Assignment: Give back only the lines in the records below from the one with "antenna: 10 / 25.0" to the one with "clock inverter: 3 / 38.8", both inclusive, word for word.

Top of Data for analysis

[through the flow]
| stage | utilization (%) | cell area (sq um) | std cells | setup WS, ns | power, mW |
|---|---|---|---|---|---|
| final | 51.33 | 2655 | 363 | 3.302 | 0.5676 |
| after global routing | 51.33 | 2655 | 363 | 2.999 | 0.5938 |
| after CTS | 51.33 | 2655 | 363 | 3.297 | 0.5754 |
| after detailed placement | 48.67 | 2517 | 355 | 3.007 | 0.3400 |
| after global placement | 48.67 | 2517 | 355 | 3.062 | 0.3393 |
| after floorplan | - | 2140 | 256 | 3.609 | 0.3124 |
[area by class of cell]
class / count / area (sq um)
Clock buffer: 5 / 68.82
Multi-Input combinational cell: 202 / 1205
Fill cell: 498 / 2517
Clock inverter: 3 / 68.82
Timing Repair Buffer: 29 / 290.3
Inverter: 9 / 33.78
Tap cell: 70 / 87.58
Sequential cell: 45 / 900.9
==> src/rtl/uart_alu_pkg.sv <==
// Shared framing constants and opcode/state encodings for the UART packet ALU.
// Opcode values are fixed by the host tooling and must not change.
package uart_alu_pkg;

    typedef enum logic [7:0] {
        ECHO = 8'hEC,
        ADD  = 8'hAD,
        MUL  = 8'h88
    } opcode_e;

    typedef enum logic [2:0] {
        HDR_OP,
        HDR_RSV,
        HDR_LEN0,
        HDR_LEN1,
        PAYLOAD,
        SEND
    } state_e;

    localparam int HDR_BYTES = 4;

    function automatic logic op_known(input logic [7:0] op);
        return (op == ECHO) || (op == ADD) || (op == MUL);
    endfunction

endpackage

Bottom of Data for analysis
Top of Data for analysis

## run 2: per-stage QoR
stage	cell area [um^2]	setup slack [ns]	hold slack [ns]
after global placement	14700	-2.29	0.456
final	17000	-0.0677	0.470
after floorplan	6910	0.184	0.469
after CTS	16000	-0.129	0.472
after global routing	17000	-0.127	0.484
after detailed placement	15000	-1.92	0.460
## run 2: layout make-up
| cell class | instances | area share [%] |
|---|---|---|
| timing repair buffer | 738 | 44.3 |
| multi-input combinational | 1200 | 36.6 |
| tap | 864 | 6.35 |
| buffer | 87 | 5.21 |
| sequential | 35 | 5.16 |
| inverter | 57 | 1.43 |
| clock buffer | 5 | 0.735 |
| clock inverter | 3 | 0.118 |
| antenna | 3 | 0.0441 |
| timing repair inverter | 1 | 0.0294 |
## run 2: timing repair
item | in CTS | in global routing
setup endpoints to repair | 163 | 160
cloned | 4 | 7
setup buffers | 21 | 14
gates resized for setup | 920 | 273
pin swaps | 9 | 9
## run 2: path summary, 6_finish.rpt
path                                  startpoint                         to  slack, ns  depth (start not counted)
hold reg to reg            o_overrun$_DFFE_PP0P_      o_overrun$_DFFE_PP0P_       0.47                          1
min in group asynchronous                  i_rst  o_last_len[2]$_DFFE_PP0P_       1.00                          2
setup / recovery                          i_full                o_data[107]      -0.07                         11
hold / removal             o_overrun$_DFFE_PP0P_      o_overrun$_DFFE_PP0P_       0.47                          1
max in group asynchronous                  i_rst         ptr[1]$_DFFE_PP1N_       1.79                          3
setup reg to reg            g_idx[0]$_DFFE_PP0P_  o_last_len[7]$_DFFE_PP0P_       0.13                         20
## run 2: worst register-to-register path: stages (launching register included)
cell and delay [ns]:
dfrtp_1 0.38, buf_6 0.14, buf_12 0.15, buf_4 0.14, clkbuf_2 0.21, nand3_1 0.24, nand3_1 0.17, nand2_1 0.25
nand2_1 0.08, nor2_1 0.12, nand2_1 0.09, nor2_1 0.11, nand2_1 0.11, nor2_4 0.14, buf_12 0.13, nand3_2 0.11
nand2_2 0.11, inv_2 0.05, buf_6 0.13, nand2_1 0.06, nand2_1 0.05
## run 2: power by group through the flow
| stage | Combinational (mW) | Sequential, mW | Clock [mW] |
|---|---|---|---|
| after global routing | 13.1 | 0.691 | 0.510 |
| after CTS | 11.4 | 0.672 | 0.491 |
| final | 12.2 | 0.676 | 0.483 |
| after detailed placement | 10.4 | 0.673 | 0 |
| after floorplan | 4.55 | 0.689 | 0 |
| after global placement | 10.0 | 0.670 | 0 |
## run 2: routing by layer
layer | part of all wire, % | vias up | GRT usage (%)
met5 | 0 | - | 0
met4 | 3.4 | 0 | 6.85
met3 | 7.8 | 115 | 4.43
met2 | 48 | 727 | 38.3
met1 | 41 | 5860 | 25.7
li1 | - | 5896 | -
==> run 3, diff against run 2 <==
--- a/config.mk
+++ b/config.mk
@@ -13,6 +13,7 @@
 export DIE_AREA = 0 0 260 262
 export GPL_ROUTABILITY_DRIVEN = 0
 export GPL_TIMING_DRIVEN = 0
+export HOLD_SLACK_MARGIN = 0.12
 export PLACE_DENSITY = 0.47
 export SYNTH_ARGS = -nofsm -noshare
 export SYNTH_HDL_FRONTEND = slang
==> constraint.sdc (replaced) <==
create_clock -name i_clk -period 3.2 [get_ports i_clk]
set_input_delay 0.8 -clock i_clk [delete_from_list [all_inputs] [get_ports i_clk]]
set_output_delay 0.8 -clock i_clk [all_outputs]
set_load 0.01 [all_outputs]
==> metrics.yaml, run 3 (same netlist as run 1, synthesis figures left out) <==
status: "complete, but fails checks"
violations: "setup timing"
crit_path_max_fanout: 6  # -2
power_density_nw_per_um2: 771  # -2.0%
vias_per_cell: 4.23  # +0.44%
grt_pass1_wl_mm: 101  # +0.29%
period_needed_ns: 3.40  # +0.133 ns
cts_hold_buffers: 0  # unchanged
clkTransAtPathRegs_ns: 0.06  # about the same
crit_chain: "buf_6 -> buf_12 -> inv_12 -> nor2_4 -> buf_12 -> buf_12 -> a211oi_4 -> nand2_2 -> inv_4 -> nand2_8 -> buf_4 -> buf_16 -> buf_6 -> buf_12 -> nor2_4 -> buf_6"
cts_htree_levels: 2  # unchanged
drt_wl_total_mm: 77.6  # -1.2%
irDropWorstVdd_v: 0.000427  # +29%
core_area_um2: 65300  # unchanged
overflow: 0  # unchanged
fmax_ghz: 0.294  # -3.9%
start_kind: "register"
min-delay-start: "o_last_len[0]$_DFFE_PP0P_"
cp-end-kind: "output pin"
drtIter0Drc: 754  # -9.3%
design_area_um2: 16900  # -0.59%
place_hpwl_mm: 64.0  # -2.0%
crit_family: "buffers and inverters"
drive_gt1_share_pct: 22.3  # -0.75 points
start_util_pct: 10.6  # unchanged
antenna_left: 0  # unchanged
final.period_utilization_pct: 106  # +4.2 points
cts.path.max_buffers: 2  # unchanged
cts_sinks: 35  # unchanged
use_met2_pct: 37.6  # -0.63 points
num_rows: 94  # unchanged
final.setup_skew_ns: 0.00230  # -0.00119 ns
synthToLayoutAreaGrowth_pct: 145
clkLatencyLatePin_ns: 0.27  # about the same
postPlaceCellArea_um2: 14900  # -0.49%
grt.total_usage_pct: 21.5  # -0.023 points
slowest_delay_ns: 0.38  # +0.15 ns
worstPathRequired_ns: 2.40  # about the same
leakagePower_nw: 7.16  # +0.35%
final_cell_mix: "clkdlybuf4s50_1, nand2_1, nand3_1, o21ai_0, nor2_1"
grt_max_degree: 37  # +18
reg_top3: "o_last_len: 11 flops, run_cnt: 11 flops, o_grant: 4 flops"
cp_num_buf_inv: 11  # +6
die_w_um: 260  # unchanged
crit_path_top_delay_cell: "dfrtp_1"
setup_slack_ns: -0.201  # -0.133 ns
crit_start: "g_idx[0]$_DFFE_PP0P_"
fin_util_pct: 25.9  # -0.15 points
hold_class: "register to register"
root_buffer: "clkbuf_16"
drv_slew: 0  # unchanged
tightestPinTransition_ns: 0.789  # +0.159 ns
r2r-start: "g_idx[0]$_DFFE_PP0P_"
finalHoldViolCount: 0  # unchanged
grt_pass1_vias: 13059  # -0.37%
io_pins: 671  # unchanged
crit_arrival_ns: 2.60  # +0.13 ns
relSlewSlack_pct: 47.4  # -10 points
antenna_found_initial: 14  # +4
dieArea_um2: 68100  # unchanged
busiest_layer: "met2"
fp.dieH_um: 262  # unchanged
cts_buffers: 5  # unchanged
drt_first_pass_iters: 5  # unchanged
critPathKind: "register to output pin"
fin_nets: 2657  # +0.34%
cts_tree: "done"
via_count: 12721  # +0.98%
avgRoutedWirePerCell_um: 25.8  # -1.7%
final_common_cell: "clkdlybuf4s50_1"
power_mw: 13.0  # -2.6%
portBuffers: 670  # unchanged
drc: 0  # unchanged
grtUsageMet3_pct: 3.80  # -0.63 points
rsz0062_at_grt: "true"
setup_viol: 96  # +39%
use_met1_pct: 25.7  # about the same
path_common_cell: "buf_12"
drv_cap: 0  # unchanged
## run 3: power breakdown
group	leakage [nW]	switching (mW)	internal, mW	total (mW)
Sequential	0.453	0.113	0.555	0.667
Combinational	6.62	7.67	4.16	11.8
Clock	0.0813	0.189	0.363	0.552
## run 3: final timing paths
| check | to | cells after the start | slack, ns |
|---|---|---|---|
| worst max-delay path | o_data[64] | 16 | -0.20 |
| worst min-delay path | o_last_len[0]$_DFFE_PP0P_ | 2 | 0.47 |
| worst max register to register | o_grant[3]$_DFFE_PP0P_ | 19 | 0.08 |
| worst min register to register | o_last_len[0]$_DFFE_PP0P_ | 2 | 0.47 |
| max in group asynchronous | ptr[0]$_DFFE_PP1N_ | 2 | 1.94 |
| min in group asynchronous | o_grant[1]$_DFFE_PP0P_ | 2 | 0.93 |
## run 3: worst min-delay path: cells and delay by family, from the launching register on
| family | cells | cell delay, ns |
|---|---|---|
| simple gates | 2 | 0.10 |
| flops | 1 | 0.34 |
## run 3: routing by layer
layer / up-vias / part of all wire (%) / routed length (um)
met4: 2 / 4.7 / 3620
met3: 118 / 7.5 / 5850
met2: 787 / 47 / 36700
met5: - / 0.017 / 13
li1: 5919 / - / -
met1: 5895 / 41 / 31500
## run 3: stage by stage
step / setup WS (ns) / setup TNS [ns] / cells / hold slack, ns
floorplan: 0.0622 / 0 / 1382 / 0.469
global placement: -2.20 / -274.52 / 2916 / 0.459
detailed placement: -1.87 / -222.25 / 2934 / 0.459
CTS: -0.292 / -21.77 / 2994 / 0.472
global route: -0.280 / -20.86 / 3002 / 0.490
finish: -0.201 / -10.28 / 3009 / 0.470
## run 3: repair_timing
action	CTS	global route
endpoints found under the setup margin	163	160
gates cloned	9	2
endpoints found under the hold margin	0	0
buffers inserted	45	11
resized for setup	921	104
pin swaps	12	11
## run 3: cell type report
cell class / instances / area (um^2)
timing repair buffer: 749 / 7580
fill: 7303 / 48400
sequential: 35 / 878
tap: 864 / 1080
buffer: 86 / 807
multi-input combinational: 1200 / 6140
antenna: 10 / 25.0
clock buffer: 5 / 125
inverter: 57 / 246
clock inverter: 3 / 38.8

Bottom of Data for analysis

Response:
antenna: 10 / 25.0
clock buffer: 5 / 125
inverter: 57 / 246
clock inverter: 3 / 38.8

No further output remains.